客廳有光,駱槐看得清楚,美眸瞬間瞪圓了。
當即聯想到自己手裏拿著的保溫杯。
他的,還是粉色。
慌忙間手一滑,貼著字條不知道什麽顏色的真正的保溫杯掉到地上,骨碌碌滾到邢彥詔腳邊。
駱槐嚇得連忙閉眼。
她知道自己打擾了對方好事,不敢出聲,不敢再弄出點動靜,這種關鍵時刻,可能會把人嚇萎。
乖乖閉眼站在原地。
等訓吧。她想。
然而耳邊的動靜遲遲沒有停止,反而有點愈演愈烈的趨勢。
寂靜的夜裏除去剛剛保溫杯滾落的聲音,這會兒又隻剩下粗重的呼吸,細細聽還有粘膩的水聲。
駱槐一邊慶幸沒打擾到對方,一邊臉蛋逐漸紅溫。
她始終緊閉雙眼,慢慢轉身,抬起雙手,憑借著記憶想要摸回房間。
剛走兩步,身後傳來男人攀上頂峰的暢快。
伴隨著金屬拉鏈聲響,還有用紙巾的窸窣聲。
男人好像擦幹淨起身了,還撿起什麽東西,正朝著她走來。
駱槐身子僵住,眼睛閉得死緊,慌忙解釋:“我,我不是故意的。”
“知道。”男人的聲音就在身後響起,低沉,暗啞,依然帶著點粗重,比平常多了點誘人的魅力。

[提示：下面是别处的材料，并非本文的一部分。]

### config.mk
export PLATFORM = sky130hd
export DESIGN_NAME = debug_sequencer_flat
export DESIGN_NICKNAME = d
export VERILOG_FILES = /design/src/rtl/debug_sequencer_pkg.sv /design/src/rtl/debug_sequencer_if.sv /design/src/rtl/debug_sequencer_dump_counter.sv /design/src/rtl/debug_sequencer.sv /design/src/flat_wrapper.sv
export SDC_FILE = /design/constraint.sdc
export NUM_CORES = 1
export LEC_CHECK = 0
export CORE_ASPECT_RATIO = 0.5
export CORE_MARGIN = 4
export CORE_UTILIZATION = 40
export CTS_CLUSTER_SIZE = 28
export DETAILED_ROUTE_END_ITERATION = 16
export GPL_TIMING_DRIVEN = 0
export PLACE_DENSITY_LB_ADDON = 0.3
export SLEW_MARGIN = 0
export SYNTH_ARGS = -nofsm -noshare
export SYNTH_HDL_FRONTEND = slang
export SYNTH_SLANG_ARGS = --single-unit
### constraint.sdc
create_clock -name clk -period 1.8 [get_ports clk]
set_input_delay 0.27 -clock clk [delete_from_list [all_inputs] [get_ports clk]]
set_output_delay 0.27 -clock clk [all_outputs]
set_load 0.005 [all_outputs]
### src/rtl/debug_sequencer_pkg.sv
// Shared widths, command codes and state encodings for the debug run-control block.
package debug_sequencer_pkg;

    localparam int unsigned NB_DATA    = 32;
    localparam int unsigned NB_ADDR    = 5;
    localparam int unsigned N_REGS     = 32;
    localparam int unsigned CNT_W      = $clog2(N_REGS);
    localparam int unsigned DUMP_WORDS = N_REGS + 1;

    typedef enum logic [1:0] {
        CMD_RUN  = 2'b00,
        CMD_STEP = 2'b01,
        CMD_DUMP = 2'b10,
        CMD_HALT = 2'b11
    } cmd_e;

    typedef enum logic [2:0] {
        ST_IDLE     = 3'd0,
        ST_RUN      = 3'd1,
        ST_STEP     = 3'd2,
        ST_DUMP_PC  = 3'd3,
        ST_DUMP_REG = 3'd4,
        ST_HALTED   = 3'd5
    } state_e;

endpackage

### src/rtl/debug_sequencer_if.sv
// Command handshake and dump word stream between the host and the debug sequencer.
interface debug_sequencer_if;
    import debug_sequencer_pkg::*;

    logic               cmd_valid;
    cmd_e               cmd;
    logic               cmd_ready;
    logic               tx_valid;
    logic [NB_DATA-1:0] tx_data;
    logic               tx_ready;

    modport master (
        output cmd_valid, cmd, tx_ready,
        input  cmd_ready, tx_valid, tx_data
    );

    modport slave (
        input  cmd_valid, cmd, tx_ready,
        output cmd_ready, tx_valid, tx_data
    );
endinterface

### src/rtl/debug_sequencer_dump_counter.sv
// Register index counter for the dump: enable/clear with a terminal-count flag.
module debug_sequencer_dump_counter
    import debug_sequencer_pkg::*;
#(
    parameter int unsigned W    = CNT_W,
    parameter int unsigned LAST = N_REGS - 1
) (
    input  logic         clk,
    input  logic         i_rst_n,
    input  logic         i_en,
    input  logic         i_clr,
    output logic [W-1:0] o_cnt,
    output logic         o_tc
);

    always_ff @(posedge clk or negedge i_rst_n) begin
        if (!i_rst_n) begin
            o_cnt <= '0;
        end else if (i_clr) begin
            o_cnt <= '0;
        end else if (i_en) begin
            o_cnt <= o_cnt + W'(1);
        end
    end

    assign o_tc = (o_cnt == W'(LAST));

endmodule

### src/rtl/debug_sequencer.sv
// Debug run-control: free-run/single-step pipeline gating, HALT detection and
// PC + register file dump over a valid/ready word stream.
module debug_sequencer
    import debug_sequencer_pkg::*;
(
    input  logic               clk,
    input  logic               i_rst_n,
    debug_sequencer_if.slave   bus,
    input  logic               i_halt_instr,
    input  logic [NB_DATA-1:0] i_pc,
    output logic               o_pipe_enable,
    output logic               o_dbg_rd_sel,
    output logic [NB_ADDR-1:0] o_dbg_rd_addr,
    input  logic [NB_DATA-1:0] i_dbg_rd_data,
    input  logic [NB_ADDR-1:0] i_dec_rs,
    output logic [NB_ADDR-1:0] o_rf_rd_addr1_c,
    output logic               o_done,
    output logic [2:0]         o_state
);

    state_e             state_q;
    state_e             ret_q;
    logic [NB_DATA-1:0] pc_q;
    logic               done_q;
    logic [CNT_W-1:0]   cnt;
    logic               cnt_tc;
    logic               cmd_fire;
    logic               xfer;
    logic               cnt_en;
    logic               cnt_clr;

    assign cmd_fire = bus.cmd_valid && bus.cmd_ready;
    assign xfer     = bus.tx_valid && bus.tx_ready;
    assign cnt_en   = (state_q == ST_DUMP_REG) && xfer;
    assign cnt_clr  = ((state_q == ST_DUMP_PC) && xfer) || (cnt_en && cnt_tc);

    always_ff @(posedge clk or negedge i_rst_n) begin
        if (!i_rst_n) begin
            state_q <= ST_IDLE;
            ret_q   <= ST_IDLE;
            pc_q    <= '0;
            done_q  <= 1'b0;
        end else begin
            done_q <= 1'b0;
            unique case (state_q)
                ST_IDLE: begin
                    if (cmd_fire) begin
                        unique case (bus.cmd)
                            CMD_RUN:  state_q <= ST_RUN;
                            CMD_STEP: state_q <= ST_STEP;
                            CMD_DUMP: begin
                                state_q <= ST_DUMP_PC;
                                pc_q    <= i_pc;
                                ret_q   <= ST_IDLE;
                            end
                            default: ;
                        endcase
                    end
                end
                ST_RUN: begin
                    // Retired HALT and a HALT command collapse into one transition.
                    if (i_halt_instr || (cmd_fire && bus.cmd == CMD_HALT)) begin
                        state_q <= ST_HALTED;
                    end
                end
                ST_STEP: begin
                    state_q <= i_halt_instr ? ST_HALTED : ST_IDLE;
                end
                ST_HALTED: begin
                    if (cmd_fire && bus.cmd == CMD_DUMP) begin
                        state_q <= ST_DUMP_PC;
                        pc_q    <= i_pc;
                        ret_q   <= ST_HALTED;
                    end
                end
                ST_DUMP_PC: begin
                    if (xfer) begin
                        state_q <= ST_DUMP_REG;
                    end
                end
                ST_DUMP_REG: begin
                    if (xfer && cnt_tc) begin
                        state_q <= ret_q;
                        done_q  <= 1'b1;
                    end
                end
                default: state_q <= ST_IDLE;
            endcase
        end
    end

    debug_sequencer_dump_counter #(
        .W    (CNT_W),
        .LAST (N_REGS - 1)
    ) u_dump_counter (
        .clk     (clk),
        .i_rst_n (i_rst_n),
        .i_en    (cnt_en),
        .i_clr   (cnt_clr),
        .o_cnt   (cnt),
        .o_tc    (cnt_tc)
    );

    // Moore decode of the registered state.
    assign bus.cmd_ready = (state_q == ST_IDLE) || (state_q == ST_RUN) || (state_q == ST_HALTED);
    assign o_pipe_enable = (state_q == ST_RUN) || (state_q == ST_STEP);
    assign o_dbg_rd_sel  = (state_q == ST_DUMP_REG);
    assign bus.tx_valid  = (state_q == ST_DUMP_PC) || (state_q == ST_DUMP_REG);
    assign o_dbg_rd_addr = o_dbg_rd_sel ? NB_ADDR'(cnt) : '0;
    assign o_done        = done_q;
    assign o_state       = state_q;

    always_comb begin
        bus.tx_data = '0;
        if (state_q == ST_DUMP_PC) begin
            bus.tx_data = pc_q;
        end else if (state_q == ST_DUMP_REG) begin
            bus.tx_data = i_dbg_rd_data;
        end
    end

    // Register file read port 1 is borrowed from decode while dumping.
    assign o_rf_rd_addr1_c = o_dbg_rd_sel ? o_dbg_rd_addr : i_dec_rs;

endmodule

邢彥詔來到駱槐麵前,看她閉眼緊張的眼睛,輕笑了一下。
“睜開吧。”
駱槐沒有立馬睜開,謹慎地問:“你好了?”
“睜,我沒有在人前遛鳥的癖好。”邢彥詔手裏還握著撿起的保溫杯,問她,“喜歡喝橘子水?”
駱槐緩緩睜開眼睛,率先入眼的又是骨節分明青筋浮現的手,手握保溫杯的樣子又讓她回到剛才撞破的畫麵。
她又猛地閉眼。
邢彥詔:“?”
邢彥詔低頭看一眼自己,衣服沒亂,褲子沒髒,皮帶都係上了,手也擦幹淨的。
他好整以暇凝著她,看她什麽時候再睜眼。